Emory has taken steps to help the gay and lesbian community. I also think that our modern media will promote heterosexuality because it is the most widely accepted form of sexuality. I do not want to bring race up in a conversation about sexuality, but its the same reason the Prince of Persia was white. When most people have a norm the media will play towards it. If not, then they are trying a shock and awe technique. At the end of the day, its all about making money (media and Emory included). I honestly think its divide and conquer on all demographics. We may have varying beliefs on sex, religion, and politics, but he media will use all these differences and the emotions associated with them to make as much money as they can. perfect real world examples: chick-fil-a and target.

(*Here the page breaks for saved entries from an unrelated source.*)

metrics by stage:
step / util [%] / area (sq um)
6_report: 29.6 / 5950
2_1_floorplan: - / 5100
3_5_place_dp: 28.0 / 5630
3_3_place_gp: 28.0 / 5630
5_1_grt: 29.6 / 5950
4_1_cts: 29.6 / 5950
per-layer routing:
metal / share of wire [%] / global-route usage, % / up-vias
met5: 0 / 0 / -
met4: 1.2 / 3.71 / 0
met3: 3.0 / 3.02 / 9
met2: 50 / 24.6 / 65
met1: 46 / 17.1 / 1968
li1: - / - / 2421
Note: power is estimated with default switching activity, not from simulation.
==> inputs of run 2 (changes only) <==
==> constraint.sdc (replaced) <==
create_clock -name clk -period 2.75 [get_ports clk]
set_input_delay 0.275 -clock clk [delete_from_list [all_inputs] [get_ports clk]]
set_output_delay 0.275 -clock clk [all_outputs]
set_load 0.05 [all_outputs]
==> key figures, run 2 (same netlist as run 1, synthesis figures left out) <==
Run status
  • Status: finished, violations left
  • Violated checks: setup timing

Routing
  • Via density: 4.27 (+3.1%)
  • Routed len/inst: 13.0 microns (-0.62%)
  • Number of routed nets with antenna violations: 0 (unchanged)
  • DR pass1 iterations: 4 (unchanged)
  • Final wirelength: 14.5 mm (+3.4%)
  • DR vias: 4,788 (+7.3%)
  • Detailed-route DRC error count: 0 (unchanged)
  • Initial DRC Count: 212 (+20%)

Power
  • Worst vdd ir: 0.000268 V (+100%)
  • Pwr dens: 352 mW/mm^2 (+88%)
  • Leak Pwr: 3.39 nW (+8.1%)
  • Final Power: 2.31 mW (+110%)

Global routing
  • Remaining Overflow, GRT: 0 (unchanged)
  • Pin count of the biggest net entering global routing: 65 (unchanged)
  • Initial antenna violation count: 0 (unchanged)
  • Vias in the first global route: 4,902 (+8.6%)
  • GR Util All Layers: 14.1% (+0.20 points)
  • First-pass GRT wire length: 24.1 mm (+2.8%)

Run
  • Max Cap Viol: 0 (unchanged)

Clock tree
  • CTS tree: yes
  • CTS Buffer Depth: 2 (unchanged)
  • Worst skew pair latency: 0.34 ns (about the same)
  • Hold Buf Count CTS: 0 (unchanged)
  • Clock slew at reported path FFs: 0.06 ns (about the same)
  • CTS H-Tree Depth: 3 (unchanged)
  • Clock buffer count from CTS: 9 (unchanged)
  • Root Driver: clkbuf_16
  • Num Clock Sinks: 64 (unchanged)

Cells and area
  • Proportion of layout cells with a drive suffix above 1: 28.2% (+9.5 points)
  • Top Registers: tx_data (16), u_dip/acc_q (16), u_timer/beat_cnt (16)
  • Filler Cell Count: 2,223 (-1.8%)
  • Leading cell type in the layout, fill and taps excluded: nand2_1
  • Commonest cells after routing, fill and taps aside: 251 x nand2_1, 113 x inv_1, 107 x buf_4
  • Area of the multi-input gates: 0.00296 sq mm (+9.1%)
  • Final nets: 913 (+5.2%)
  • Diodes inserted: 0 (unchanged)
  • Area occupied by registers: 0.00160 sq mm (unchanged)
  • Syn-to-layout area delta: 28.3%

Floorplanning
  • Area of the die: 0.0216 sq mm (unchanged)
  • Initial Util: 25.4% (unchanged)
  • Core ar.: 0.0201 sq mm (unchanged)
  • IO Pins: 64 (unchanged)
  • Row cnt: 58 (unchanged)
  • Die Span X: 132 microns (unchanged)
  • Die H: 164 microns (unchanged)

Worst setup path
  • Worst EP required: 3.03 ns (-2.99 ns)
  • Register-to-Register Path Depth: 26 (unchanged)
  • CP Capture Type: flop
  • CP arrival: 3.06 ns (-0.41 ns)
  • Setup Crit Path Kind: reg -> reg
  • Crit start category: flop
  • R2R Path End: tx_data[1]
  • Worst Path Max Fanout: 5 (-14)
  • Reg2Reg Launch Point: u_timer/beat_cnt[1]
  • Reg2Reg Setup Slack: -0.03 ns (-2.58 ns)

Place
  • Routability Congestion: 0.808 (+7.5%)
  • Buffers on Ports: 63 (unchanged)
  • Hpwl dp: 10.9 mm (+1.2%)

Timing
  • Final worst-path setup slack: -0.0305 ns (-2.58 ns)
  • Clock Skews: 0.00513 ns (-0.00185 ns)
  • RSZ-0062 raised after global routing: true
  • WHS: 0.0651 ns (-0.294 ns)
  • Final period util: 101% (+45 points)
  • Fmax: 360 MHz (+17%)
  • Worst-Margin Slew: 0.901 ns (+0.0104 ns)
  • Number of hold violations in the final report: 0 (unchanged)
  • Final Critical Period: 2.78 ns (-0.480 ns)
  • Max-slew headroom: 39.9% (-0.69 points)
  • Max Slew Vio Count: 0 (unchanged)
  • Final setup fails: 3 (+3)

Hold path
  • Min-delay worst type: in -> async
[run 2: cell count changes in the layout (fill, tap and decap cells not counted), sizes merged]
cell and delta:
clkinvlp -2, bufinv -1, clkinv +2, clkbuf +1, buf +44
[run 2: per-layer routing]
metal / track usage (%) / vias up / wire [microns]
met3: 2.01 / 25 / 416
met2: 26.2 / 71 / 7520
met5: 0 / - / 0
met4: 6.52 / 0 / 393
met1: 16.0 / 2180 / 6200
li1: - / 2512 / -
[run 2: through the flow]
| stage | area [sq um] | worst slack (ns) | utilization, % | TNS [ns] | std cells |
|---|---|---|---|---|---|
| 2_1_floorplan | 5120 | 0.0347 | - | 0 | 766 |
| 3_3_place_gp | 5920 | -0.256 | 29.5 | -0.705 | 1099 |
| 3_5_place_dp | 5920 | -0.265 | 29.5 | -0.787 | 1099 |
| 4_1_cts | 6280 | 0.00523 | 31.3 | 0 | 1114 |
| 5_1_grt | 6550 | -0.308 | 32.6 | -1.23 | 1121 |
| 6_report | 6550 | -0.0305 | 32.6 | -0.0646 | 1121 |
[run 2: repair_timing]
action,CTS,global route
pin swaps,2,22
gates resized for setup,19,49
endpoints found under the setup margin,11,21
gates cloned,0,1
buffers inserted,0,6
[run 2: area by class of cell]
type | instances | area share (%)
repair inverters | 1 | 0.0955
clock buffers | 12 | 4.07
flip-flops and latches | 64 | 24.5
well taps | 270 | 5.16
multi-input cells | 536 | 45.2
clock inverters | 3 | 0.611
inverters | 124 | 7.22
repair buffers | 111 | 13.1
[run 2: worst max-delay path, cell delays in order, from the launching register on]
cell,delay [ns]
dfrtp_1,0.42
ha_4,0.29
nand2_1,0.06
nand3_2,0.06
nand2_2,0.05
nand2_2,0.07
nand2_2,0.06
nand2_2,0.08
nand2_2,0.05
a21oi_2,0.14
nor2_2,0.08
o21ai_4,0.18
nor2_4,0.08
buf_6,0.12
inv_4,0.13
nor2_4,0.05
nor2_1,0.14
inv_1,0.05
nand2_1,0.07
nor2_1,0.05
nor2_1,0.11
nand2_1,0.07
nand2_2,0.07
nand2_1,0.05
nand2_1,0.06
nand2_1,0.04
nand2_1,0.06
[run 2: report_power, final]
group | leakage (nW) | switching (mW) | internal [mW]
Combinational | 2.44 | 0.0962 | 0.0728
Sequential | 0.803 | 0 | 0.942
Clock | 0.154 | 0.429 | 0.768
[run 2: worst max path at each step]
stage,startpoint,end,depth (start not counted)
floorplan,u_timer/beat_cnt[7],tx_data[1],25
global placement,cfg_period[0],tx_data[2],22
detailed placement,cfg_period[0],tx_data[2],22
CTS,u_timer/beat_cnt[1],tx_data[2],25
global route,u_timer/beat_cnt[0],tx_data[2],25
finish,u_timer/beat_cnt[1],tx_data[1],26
**config.mk**
```make
export PLATFORM = sky130hd
export DESIGN_NAME = fis_rx_policy
export DESIGN_NICKNAME = d
export VERILOG_FILES = /design/src/rtl/fis_pol_pkg.sv /design/src/rtl/fis_policy_lut.sv /design/src/rtl/fis_hold_regs.sv /design/src/rtl/fis_rx_policy.sv
export SDC_FILE = /design/constraint.sdc
export NUM_CORES = 1
export LEC_CHECK = 0
export ABC_AREA = 1
export BUFFER_PORTS_ARGS = -buffer_cell sky130_fd_sc_hd__buf_2
export CAP_MARGIN = 20
export CORE_MARGIN = 2
export CORE_UTILIZATION = 51
export CTS_CLUSTER_SIZE = 8
export DETAILED_ROUTE_END_ITERATION = 10
export PLACE_DENSITY_LB_ADDON = 0.2
export SLEW_MARGIN = 20
export SYNTH_ARGS = -nofsm -noshare
export SYNTH_HDL_FRONTEND = slang
export SYNTH_SLANG_ARGS = --single-unit
export TNS_END_PERCENT = 30
```
**constraint.sdc**
```tcl
create_clock -name clk -period 2.1 [get_ports clk]
set_input_delay 0.42 -clock clk [delete_from_list [all_inputs] [get_ports clk]]
set_output_delay 0.42 -clock clk [all_outputs]
set_load 0.03 [all_outputs]
```
<file path="config.mk">
export PLATFORM = sky130hd
export DESIGN_NAME = wdog_supervisor
export DESIGN_NICKNAME = d
export VERILOG_FILES = /design/src/rtl/wdog_pkg.sv /design/src/rtl/wdog_dp.sv /design/src/rtl/wdog_ctrl.sv /design/src/rtl/wdog_supervisor.sv
export SDC_FILE = /design/constraint.sdc
export NUM_CORES = 1
export LEC_CHECK = 0
export BUFFER_PORTS_ARGS = -buffer_cell sky130_fd_sc_hd__buf_2
export CAP_MARGIN = 25
export CORE_MARGIN = 2
export CORE_UTILIZATION = 50
export DETAILED_ROUTE_END_ITERATION = 7
export GPL_ROUTABILITY_DRIVEN = 0
export PLACE_DENSITY = 0.81
export SETUP_SLACK_MARGIN = 0.02
export SYNTH_ARGS = -nofsm -noshare
export SYNTH_HDL_FRONTEND = slang
export SYNTH_HIERARCHICAL = 1
export SYNTH_SLANG_ARGS = --single-unit
</file>
<file path="constraint.sdc">
create_clock -name clk -period 3.15 [get_ports clk]
set_input_delay 0.63 -clock clk [delete_from_list [all_inputs] [get_ports clk]]
set_output_delay 0.63 -clock clk [all_outputs]
set_load 0.02 [all_outputs]
</file>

I can agree with your point on the media focusing on the monetary gains and Emory benefitting somehow. I disagree with race/ Prince of Persia example. I think a Persian actor would have been more tasteful, but we don’t know that the directors had hidden agendas. I think you’re overanalyzing and maybe they were just looking for an actor that US audiences would be familiar with. Regardless, it’s not that pertinent to this discussion, it just sidetracked me.
Sumo: your points about the taboo nature of sex are interesting. What might have motivated Emory to distribute or encourage sex education in the dorms at Emory, especially in the 80’s? I will give you a hint: Emory’s proximity to the CDC may have influenced this decision.
I am also intrigued by your discussion on sexuality and children. In many ways, it is contradictory that *many* (not just yours) parents do not talk to their kids about sexuality, about sex, about reproduction, I think with hopes that kids will then not have sex since they don’t really know how it works (which I think has proven to be faulty logic). These silences though are also silences about sexually transmitted diseases and infections and sexual violence. If a kid doesn’t know what healthy consensual sex is, they may not know what inappropriate and nonconsensual sex acts are either. At the same time they are bombarded through television, movies, commercials, the internet etc with highly sexualized images.